## PROBLEM STATEMENT
Be exact. Print each record as it stands.

START RECORDS SHOWN

## config.mk

```make
export PLATFORM = sky130hd
export DESIGN_NAME = baud_tick_gen
export DESIGN_NICKNAME = d
export VERILOG_FILES = /design/src/rtl/baud_tick_pkg.sv /design/src/rtl/baud_rst_sync.sv /design/src/rtl/baud_div_regs.sv /design/src/rtl/baud_down_cnt.sv /design/src/rtl/baud_tick_gen.sv
export SDC_FILE = /design/constraint.sdc
export NUM_CORES = 1
export LEC_CHECK = 0
export BUFFER_PORTS_ARGS = -buffer_cell sky130_fd_sc_hd__buf_2
export CAP_MARGIN = 20
export CELL_PAD_IN_SITES_DETAIL_PLACEMENT = 1
export CELL_PAD_IN_SITES_GLOBAL_PLACEMENT = 1
export CORE_MARGIN = 10
export CORE_UTILIZATION = 40
export CTS_BUF_LIST = sky130_fd_sc_hd__clkbuf_8 sky130_fd_sc_hd__clkbuf_16
export CTS_CLUSTER_SIZE = 24
export DETAILED_ROUTE_END_ITERATION = 8
export PLACE_DENSITY = 0.79
export SLEW_MARGIN = 10
export SYNTH_ARGS = -nofsm -noshare
export SYNTH_HDL_FRONTEND = slang
export SYNTH_SLANG_ARGS = --single-unit
```

## constraint.sdc

```tcl
create_clock -name clk -period 2.2 [get_ports clk]
set_input_delay 0.44 -clock clk [delete_from_list [all_inputs] [get_ports clk]]
set_output_delay 0.44 -clock clk [all_outputs]
set_load 0.03 [all_outputs]
```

END RECORDS SHOWN

## ANSWER AREA
## config.mk

```make
export PLATFORM = sky130hd
export DESIGN_NAME = baud_tick_gen
export DESIGN_NICKNAME = d
export VERILOG_FILES = /design/src/rtl/baud_tick_pkg.sv /design/src/rtl/baud_rst_sync.sv /design/src/rtl/baud_div_regs.sv /design/src/rtl/baud_down_cnt.sv /design/src/rtl/baud_tick_gen.sv
export SDC_FILE = /design/constraint.sdc
export NUM_CORES = 1
export LEC_CHECK = 0
export BUFFER_PORTS_ARGS = -buffer_cell sky130_fd_sc_hd__buf_2
export CAP_MARGIN = 20
export CELL_PAD_IN_SITES_DETAIL_PLACEMENT = 1
export CELL_PAD_IN_SITES_GLOBAL_PLACEMENT = 1
export CORE_MARGIN = 10
export CORE_UTILIZATION = 40
export CTS_BUF_LIST = sky130_fd_sc_hd__clkbuf_8 sky130_fd_sc_hd__clkbuf_16
export CTS_CLUSTER_SIZE = 24
export DETAILED_ROUTE_END_ITERATION = 8
export PLACE_DENSITY = 0.79
export SLEW_MARGIN = 10
export SYNTH_ARGS = -nofsm -noshare
export SYNTH_HDL_FRONTEND = slang
export SYNTH_SLANG_ARGS = --single-unit
```

## constraint.sdc

```tcl
create_clock -name clk -period 2.2 [get_ports clk]
set_input_delay 0.44 -clock clk [delete_from_list [all_inputs] [get_ports clk]]
set_output_delay 0.44 -clock clk [all_outputs]
set_load 0.03 [all_outputs]
```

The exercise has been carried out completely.